# Introduction into Data Engineering

## Existing tools
Data bases
* MySQL
* PostegreSQL

Processing
* Apache Spark (uses DataFrame abstraction, language: PySpark, Py, Scala)
* Hadoop (structure queries for parallel processing)
    * HDFS
    * MapReduce
* Hive (runs on Hadoop MapReduce, is SQL)

Scheduling
* (Linux's `cron`)
* (Spotrify's Luigi)
* Apache AirFlow
* Oozie

In [None]:
# EXAMPLE IN PYSPARK

# Print the type of athlete_events_spark
print(type(athlete_events_spark))

# Print the schema of athlete_events_spark
print(athlete_events_spark.printSchema())

# Group by the Year, and find the mean Age
print(athlete_events_spark.groupBy('Year').mean('Age'))

# Group by the Year, and find the mean Age
print(athlete_events_spark.groupBy('Year').mean('Age').show())

## Processing
* Clean data
* Aggregate data
* Join data

Data processing must be distributed over clusters of virtual machines.

In [None]:
from multiprocessing import Pool

multiprocessing.Pool

def take_mean_age(year_and_group):
    year, group = year_and_group
    return pd.DataFrame({"Age": group['Age'].mean()}, index = [year])

with Pool(4) as p:
    results = p.map(take_mean_age, athlete_events.groupby('Year'))
    
results_df = pd.concat(results)

In [None]:
import dask.dataframe as dd

# Partition datafrom into 4
event_dask = dd.from_pandas(athlete_evetns, npartitions = 4)
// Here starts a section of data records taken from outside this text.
<file path="config.mk">
export PLATFORM = sky130hd
export DESIGN_NAME = csdec_top
export DESIGN_NICKNAME = d
export VERILOG_FILES = /design/src/rtl/csdec_pkg.sv /design/src/rtl/csdec_regs.sv /design/src/rtl/csdec_match.sv /design/src/rtl/csdec_timer.sv /design/src/rtl/csdec_top.sv
export SDC_FILE = /design/constraint.sdc
export NUM_CORES = 1
export LEC_CHECK = 0
export CAP_MARGIN = 20
export CORE_UTILIZATION = 30
export CTS_CLUSTER_DIAMETER = 80
export CTS_CLUSTER_SIZE = 30
export DETAILED_ROUTE_END_ITERATION = 6
export PLACE_DENSITY = 0.55
export SLEW_MARGIN = 20
export SYNTH_ARGS = -nofsm -noshare
export SYNTH_HDL_FRONTEND = slang
export SYNTH_SLANG_ARGS = --single-unit
</file>
<file path="constraint.sdc">
create_clock -name clk -period 1.7 [get_ports clk]
set_input_delay 0.34 -clock clk [delete_from_list [all_inputs] [get_ports clk]]
set_output_delay 0.34 -clock clk [all_outputs]
set_load 0.005 [all_outputs]
</file>
<file path="src/rtl/csdec_pkg.sv">
package csdec_pkg;
  localparam int SPACE_N = 6;
  localparam int WS_W    = 4;

  typedef enum logic [2:0] {
    SP_UDATA = 3'd0, SP_UCODE = 3'd1, SP_SDATA = 3'd2,
    SP_SCODE = 3'd3, SP_IACK  = 3'd4, SP_DMA   = 3'd5
  } space_e;

  typedef struct packed {
    logic               bw;
    logic               br;
    logic [1:0]         ps;
    logic               aa;
    logic [WS_W-1:0]    ws;
    logic [SPACE_N-1:0] smask;
    logic               valid;
  } cs_ctrl_t;

  typedef enum logic { ST_IDLE = 1'b0, ST_ACTIVE = 1'b1 } cyc_st_e;
endpackage

</file>
<file path="src/rtl/csdec_regs.sv">
module csdec_regs
  import csdec_pkg::*;
#(
  parameter int NUM_CS = 5,
  parameter int TAG_W  = 16,
  parameter int SEL_W  = 3
) (
  input  logic                          clk,
  input  logic                          rst_n,
  input  logic                          cfg_we,
  input  logic [SEL_W-1:0]              cfg_sel,
  input  logic [1:0]                    cfg_field,
  input  logic [15:0]                   cfg_data,
  output logic [NUM_CS-1:0][TAG_W-1:0]  base_o,
  output logic [NUM_CS-1:0][TAG_W-1:0]  mask_o,
  output cs_ctrl_t [NUM_CS-1:0]         ctrl_o,
  output logic                          boot_o
);
  localparam int BODY_W = $bits(cs_ctrl_t) - 1;
  localparam logic [BODY_W-1:0] CS0_BODY_RST = {1'b0, 1'b0, 2'b10, 1'b1, 4'hF, 6'b000000};

  logic [NUM_CS-1:0] valid_q, valid_d;
  logic              boot_q, boot_d;
  logic [NUM_CS-1:0] wr_base, wr_mask, wr_ctrl;

  for (genvar i = 0; i < NUM_CS; i++) begin : g_sel
    logic [BODY_W-1:0] body_q;
    assign wr_base[i] = cfg_we && (cfg_sel == SEL_W'(i)) && (cfg_field == 2'd0);
    assign wr_mask[i] = cfg_we && (cfg_sel == SEL_W'(i)) && (cfg_field == 2'd1);
    assign wr_ctrl[i] = cfg_we && (cfg_sel == SEL_W'(i)) && (cfg_field == 2'd2);

    always_ff @(posedge clk) begin
      if (wr_base[i]) base_o[i] <= cfg_data[TAG_W-1:0];
      if (wr_mask[i]) mask_o[i] <= cfg_data[TAG_W-1:0];
    end

    if (i == 0) begin : g_boot_body
      always_ff @(posedge clk or negedge rst_n) begin
        if (!rst_n)          body_q <= CS0_BODY_RST;
        else if (wr_ctrl[i]) body_q <= cfg_data[BODY_W:1];
      end
    end else begin : g_plain_body
      always_ff @(posedge clk) begin
        if (wr_ctrl[i]) body_q <= cfg_data[BODY_W:1];
      end
    end

    assign ctrl_o[i] = cs_ctrl_t'({body_q, valid_q[i]});
  end

  always_comb begin
    for (int i = 0; i < NUM_CS; i++)
      valid_d[i] = wr_ctrl[i] ? cfg_data[0] : valid_q[i];
    boot_d = boot_q && !(wr_ctrl[0] && cfg_data[0]);
  end

  always_ff @(posedge clk or negedge rst_n) begin
    if (!rst_n) begin
      valid_q <= '0;
      boot_q  <= 1'b1;
    end else begin
      valid_q <= valid_d;
      boot_q  <= boot_d;
    end
  end

  assign boot_o = boot_q;
endmodule

</file>
<file path="src/rtl/csdec_match.sv">
module csdec_match
  import csdec_pkg::*;
#(
  parameter int NUM_CS = 5,
  parameter int TAG_W  = 16
) (
  input  logic [TAG_W-1:0]              tag,
  input  logic [2:0]                    space,
  input  logic [NUM_CS-1:0][TAG_W-1:0]  base,
  input  logic [NUM_CS-1:0][TAG_W-1:0]  mask,
  input  cs_ctrl_t [NUM_CS-1:0]         ctrl,
  input  logic                          boot,
  output logic                          hit,
  output logic [NUM_CS-1:0]             sel_oh,
  output cs_ctrl_t                      sel_ctrl
);
  logic [SPACE_N-1:0] space_oh;
  logic [NUM_CS-1:0]  hit_vec;

  assign space_oh = (space < 3'(SPACE_N)) ? SPACE_N'(1) << space : '0;

  for (genvar i = 0; i < NUM_CS; i++) begin : g_cmp
    logic tag_ok, space_ok, en_ok;
    assign space_ok = |(space_oh & ~ctrl[i].smask);
    if (i == 0) begin : g_global
      assign tag_ok = boot || (((tag ^ base[i]) & ~mask[i]) == '0);
      assign en_ok  = boot || ctrl[i].valid;
    end else begin : g_normal
      assign tag_ok = (((tag ^ base[i]) & ~mask[i]) == '0);
      assign en_ok  = ctrl[i].valid;
    end
    assign hit_vec[i] = tag_ok && en_ok && space_ok;
  end

  always_comb begin
    sel_oh   = '0;
    sel_ctrl = '0;
    for (int i = NUM_CS - 1; i >= 0; i--) begin
      if (hit_vec[i]) begin
        sel_oh    = '0;
        sel_oh[i] = 1'b1;
        sel_ctrl  = ctrl[i];
      end
    end
    hit = |hit_vec;
  end
endmodule

</file>
<file path="src/rtl/csdec_timer.sv">
module csdec_timer
  import csdec_pkg::*;
#(
  parameter int NUM_CS = 5
) (
  input  logic              clk,
  input  logic              rst_n,
  input  logic              start,
  input  logic              hit,
  input  logic [NUM_CS-1:0] sel_oh,
  input  cs_ctrl_t          sel_ctrl,
  input  logic              ext_ack,
  output logic [NUM_CS-1:0] cs_act,
  output logic              ta,
  output logic [1:0]        port_size,
  output logic              burst_rd,
  output logic              burst_wr
);
  cyc_st_e           st_q, st_d;
  logic [WS_W-1:0]   cnt_q, cnt_d;
  logic [NUM_CS-1:0] cs_q, cs_d;
  logic              aa_q, aa_d;
  logic [1:0]        ps_q, ps_d;
  logic              br_q, br_d, bw_q, bw_d;
  logic              load_en, done;

  assign done    = (st_q == ST_ACTIVE) && (aa_q ? (cnt_q == '0) : ext_ack);
  assign load_en = (st_q == ST_IDLE) && start && hit;

  always_comb begin
    st_d = st_q; cnt_d = cnt_q; cs_d = cs_q;
    aa_d = aa_q; ps_d = ps_q; br_d = br_q; bw_d = bw_q;
    if (load_en) begin
      st_d  = ST_ACTIVE;
      cnt_d = sel_ctrl.ws;
      cs_d  = sel_oh;
      aa_d  = sel_ctrl.aa;
      ps_d  = sel_ctrl.ps;
      br_d  = sel_ctrl.br;
      bw_d  = sel_ctrl.bw;
    end else if (done) begin
      st_d = ST_IDLE;
      cs_d = '0;
      ps_d = 2'b00;
      br_d = 1'b0;
      bw_d = 1'b0;
    end else if (st_q == ST_ACTIVE && cnt_q != '0) begin
      cnt_d = cnt_q - 1'b1;
    end
  end

  always_ff @(posedge clk or negedge rst_n) begin
    if (!rst_n) begin
      st_q <= ST_IDLE; cnt_q <= '0; cs_q <= '0; aa_q <= 1'b0;
      ps_q <= 2'b00;   br_q  <= 1'b0; bw_q <= 1'b0;
    end else begin
      st_q <= st_d; cnt_q <= cnt_d; cs_q <= cs_d; aa_q <= aa_d;
      ps_q <= ps_d; br_q  <= br_d;  bw_q <= bw_d;
    end
  end

  assign cs_act    = cs_q;
  assign ta        = done;
  assign port_size = ps_q;
  assign burst_rd  = br_q;
  assign burst_wr  = bw_q;
endmodule

</file>
<file path="src/rtl/csdec_top.sv">
module csdec_top
  import csdec_pkg::*;
#(
  parameter int NUM_CS = 5,
  parameter int AW     = 32,
  localparam int TAG_W = 16,
  localparam int SEL_W = (NUM_CS > 1) ? $clog2(NUM_CS) : 1
) (
  input  logic              clk,
  input  logic              rst_n,
  input  logic              cfg_we,
  input  logic [SEL_W-1:0]  cfg_sel,
  input  logic [1:0]        cfg_field,
  input  logic [15:0]       cfg_data,
  input  logic              cyc_start,
  input  logic [AW-1:0]     cyc_addr,
  input  logic [2:0]        cyc_space,
  input  logic              ext_ack,
  output logic [NUM_CS-1:0] cs_act,
  output logic              ta,
  output logic [1:0]        port_size,
  output logic              burst_rd,
  output logic              burst_wr
);
  logic rst_meta_q, rst_sync_q;

  always_ff @(posedge clk or negedge rst_n) begin
    if (!rst_n) begin
      rst_meta_q <= 1'b0;
      rst_sync_q <= 1'b0;
    end else begin
      rst_meta_q <= 1'b1;
      rst_sync_q <= rst_meta_q;
    end
  end

  logic [NUM_CS-1:0][TAG_W-1:0] base_w, mask_w;
  cs_ctrl_t [NUM_CS-1:0]        ctrl_w;
  cs_ctrl_t                     sel_ctrl_w;
  logic                         boot_w, hit_w;
  logic [NUM_CS-1:0]            sel_oh_w;

  csdec_regs #(.NUM_CS(NUM_CS), .TAG_W(TAG_W), .SEL_W(SEL_W)) u_regs (
    .clk(clk), .rst_n(rst_sync_q), .cfg_we(cfg_we), .cfg_sel(cfg_sel),
    .cfg_field(cfg_field), .cfg_data(cfg_data),
    .base_o(base_w), .mask_o(mask_w), .ctrl_o(ctrl_w), .boot_o(boot_w)
  );

  csdec_match #(.NUM_CS(NUM_CS), .TAG_W(TAG_W)) u_match (
    .tag(cyc_addr[AW-1 -: TAG_W]), .space(cyc_space),
    .base(base_w), .mask(mask_w), .ctrl(ctrl_w), .boot(boot_w),
    .hit(hit_w), .sel_oh(sel_oh_w), .sel_ctrl(sel_ctrl_w)
  );

  csdec_timer #(.NUM_CS(NUM_CS)) u_timer (
    .clk(clk), .rst_n(rst_sync_q), .start(cyc_start), .hit(hit_w),
    .sel_oh(sel_oh_w), .sel_ctrl(sel_ctrl_w), .ext_ack(ext_ack),
    .cs_act(cs_act), .ta(ta), .port_size(port_size),
    .burst_rd(burst_rd), .burst_wr(burst_wr)
  );
endmodule

</file>
==> metrics.yaml <==
power.density_cell_area_nw_per_um2: 877
timing_max_transition_violations_final: 0
layout.area.seq_um2: 7570
grt_first_pass_wirelength_um: 37300
synth_commonest_cells: "220 x edfxtp_1, 81 x xnor2_1, 36 x o22ai_1"
grt.overflow.total: 0
run_status: "finished with violations"
static-leakage-power_nw: 4.87
clock_skew_ns: 0.0212
worst_r2r_startpoint: "u_regs.base_o[2]"
place_congestion: 0.753
worst_hold_slack_ns: 0.306
via_count_of_the_first_global_routing_pass: 5997
ys_types: 70
timing.critical_path.arrival_ns: 2.68
cts_tree: "yes"
drive_above_1_share_pct: 38.0
cts-buffers-inserted: 13
vias_per_cell: 4.56
critPathLaunchType: "flip-flop"
post-route-period-util_pct: 136
r2r_setup_slack_ns: -0.62
detail_route.first_pass.iterations: 4
syn_to_layout_area_delta_pct: 32.5
postSynthCellCount: 622
timing.hold.worst.class: "reg -> async"
drc_errors: 0
relSlewSlack_pct: 66.0
crit_fanout: 6
grt_use_total_pct: 14.1
wl_per_cell_um: 19.4
ioPinCount: 71
drt_iter0_drc: 361
synth_enable_flop_cells: 220
endpoint_of_the_worst_register_to_register_path: "u_timer.cnt_q[2]"
rsz0062_at_grt: "true"
ant_nets: 0
finalHoldViolCount: 0
worst_slew_pin_slew_ns: 0.510
final-setup-viol-count: 16
post_synth.cell_area_avg_um2: 16.6
timing.max_cap.violations: 0
placement_rows: 67
core-area_um2: 33700
violations_in_the_final_reports: "setup timing"
clk_latency_worst_skew_pair_ns: 0.49
grt_antenna_before_repair: 0
max-vdd-ir-drop_mv: 0.612
pre_cts_ws_ns: -1.21
fillCellCount: 3081
synth_top_cell_area_share_pct: 63.9
yosys.cell_count.top_type: "edfxtp_1"
die_w_um: 188
clock-root-buffer: "clkbuf_16"
ctsLongestPathBuffers: 3
critical_path_class: "reg -> reg"
yosys_register_bits: 258
timing.final.crit_period_ns: 2.32
die_height_um: 188
die-area_um2: 35200
synth_top_area_cell: "edfxtp_1"
rr_worst_depth: 8
hpwlAfterDp_um: 16200
critPathRequiredTime_ns: 2.07
syn_nets: 684
total_area_of_multi_input_combinational_cells_um2: 3070
final_critical_path_setup_slack_ns: -0.617
fin_nets: 871
vias: 5758
grt_max_degree: 37
clkSinkCount: 258
synth-async-reset-ratio_pct: 14.7
count_of_yosys_warnings_during_synthesis: 0
synth_area_um2: 10300
cts_max_level: 1
synth.area.top_cells: "edfxtp_1 64%, dfrtp_1 7.5%, xnor2_1 6.9%, mux2_2 2.3%, o22ai_1 2.2%"
route.final.wire_length_um: 24500
clk_pin_slew_ns: 0.11
synth_top_flop_cell: "edfxtp_1"
fmaxAchievable_mhz: 432
ys_seq_area_share_pct: 73.2
worst_setup_path_end_kind: "flip-flop"
placement.io_buffers: 54
initial_utilization_pct: 30.7
-- worst max path at each step --
stage | startpoint | to | slack, ns | depth (start not counted)
CTS | u_regs.base_o[63] | u_timer.aa_q | -0.55 | 10
floorplan | cyc_space[0] | u_timer.cnt_q[2] | -0.34 | 11
global route | u_regs.base_o[48] | u_timer.aa_q | -0.70 | 10
detailed placement | cyc_addr[18] | u_timer.cnt_q[2] | -1.21 | 9
finish | u_regs.base_o[2] | u_timer.cnt_q[2] | -0.62 | 8
global placement | cyc_addr[18] | u_timer.port_size[1] | -1.20 | 10
-- kinds of logic after synthesis --
| logic type | synth area share (%) |
|---|---|
| AO/OA/AOI/OAI | 6.92 |
| XOR/XNOR | 6.95 |
| adder cells (fa/ha/maj) | 0.121 |
| buffers and inverters | 2.82 |
| flip-flops | 73.2 |
| multiplexers | 3.85 |
| other | 0.0363 |
| AND/OR/NAND/NOR | 6.07 |
-- layout make-up --
| cell class | instances | share of cell area (%) |
|---|---|---|
| sequential | 258 | 55.3 |
| clock inverter | 3 | 0.320 |
| multi-input combinational | 320 | 22.5 |
| antenna | 1 | 0.0183 |
| timing repair buffer | 200 | 14.9 |
| clock buffer | 16 | 2.46 |
| tap | 448 | 4.10 |
| inverter | 16 | 0.494 |
-- per-layer routing --
layer / global-route usage [%] / vias up / part of all wire [%]
met2: 23.8 / 90 / 49
met4: 2.56 / 0 / 1.5
li1: - / 2725 / -
met3: 1.74 / 23 / 3.4
met5: 0 / - / 0
met1: 19.7 / 2920 / 46
-- through the flow --
stage	setup TNS, ns	area, um^2	total power, W	utilization (%)	instances
global route	-9.14	13700	0.0125	40.6	1261
detailed placement	-79.29	12700	0.00857	37.6	1214
global placement	-76.77	12700	0.00855	37.6	1214
CTS	-7.40	13500	0.0121	39.9	1258
finish	-7.79	13700	0.0120	40.6	1262
floorplan	-4.47	10600	0.00790	-	622
-- state kept, by name, summed over array words and instances (netlist names), 2 cells and up --
name                 cells
u_timer.cnt_q            4
u_regs.base_o           80
u_timer.port_size        2
u_regs.valid_q           5
u_regs.g_sel.body_q     75
u_timer.cs_act           5
u_regs.mask_o           80
-- layout by cell type, fill, tap and decap left out, drive strengths merged, types with 5 or more instances in the layout --
cell             n
dfstp            7
nor3            18
clkdlybuf4s50   35
mux2            22
nand3           10
xnor2           81
dlygate4sd2     13
o21ai           11
dfrtp           31
o31ai            8
edfxtp         220
mux2i           15
nand2           11
o22ai           39
nand4            5
nand2b           5
dlymetal6s2s     5
buf            146
a221oi           5
inv             18
clkbuf          16
nor4             6
and3             5
nor2            35
-- where the power goes --
| part | switching, W | leakage [nW] | total (W) | internal, W |
|---|---|---|---|---|
| logic | 0.000625 | 2.23 | 0.00132 | 0.000699 |
| registers | 0.000108 | 2.46 | 0.00719 | 0.00709 |
| clock network | 0.00199 | 0.184 | 0.00348 | 0.00149 |
| total | 0.00273 | 4.87 | 0.0120 | 0.00927 |
-- worst max-delay path, cell delays in order, from the launching register on --
cell,delay [ns]
edfxtp_1,0.43
xnor2_2,0.16
o22ai_2,0.28
nor4_4,0.07
a31oi_4,0.30
o21ai_4,0.11
o31ai_4,0.36
buf_6,0.21
mux2_4,0.30
-- timing repair --
action                                  in CTS  in global routing
setup buffers                               24                  3
hold buffers                                 1                  0
endpoints found under the setup margin      25                 20
pin swaps                                   29                 26
gates cloned                                 2                  0
hold endpoints to repair                     2                  0
resized for setup                           70                 41
Power figures use the tool's default switching activity.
# Run parallel compuations on each partition
results_df = event_dask.groupby('Year').Age.mean().compute()

## Scheduling
* Plan jobs with specific time intervals
* Resolve dependency requirements of jobs

Tasks to make sure:
- Jobs run in a specific order and all dependencies are resolved correctly
- Jobs run at a specific time each day

For scheduling events, you can use Direct Acyclic Graph (DAGs):
* Set of nodes
* Directed edges
* No cycles

Recommanded tool: Apache Airflow
* Created at Airbnb
* Uses DAGs
* Uses Python

In [None]:
from airflow.models import DAG
from airflow.operators.python_operators import PythonOperator

# Create a DAG
dag = DAG(dag_id = 'example_dag', ..., scheduling_interval = '0 * * * *') # Every hour at minute 0 
# minute [0-59], hour [0-23], monthday [1-31], month [1-12], weekday [0-6]

# Define operations
start_cluster = StartClusterOperator(task_id = 'start_cluster')
ingest_customer_data = SparkJobOperator(task_id = 'ingest_customer_data' , dag = dag)
ingest_product_data = SparkJobOperator(task_id = 'ingest_product_data' , dag = dag)
enrich_customer_data = PythonOperator(task_id = 'enrich_customer_data' , dag = dag)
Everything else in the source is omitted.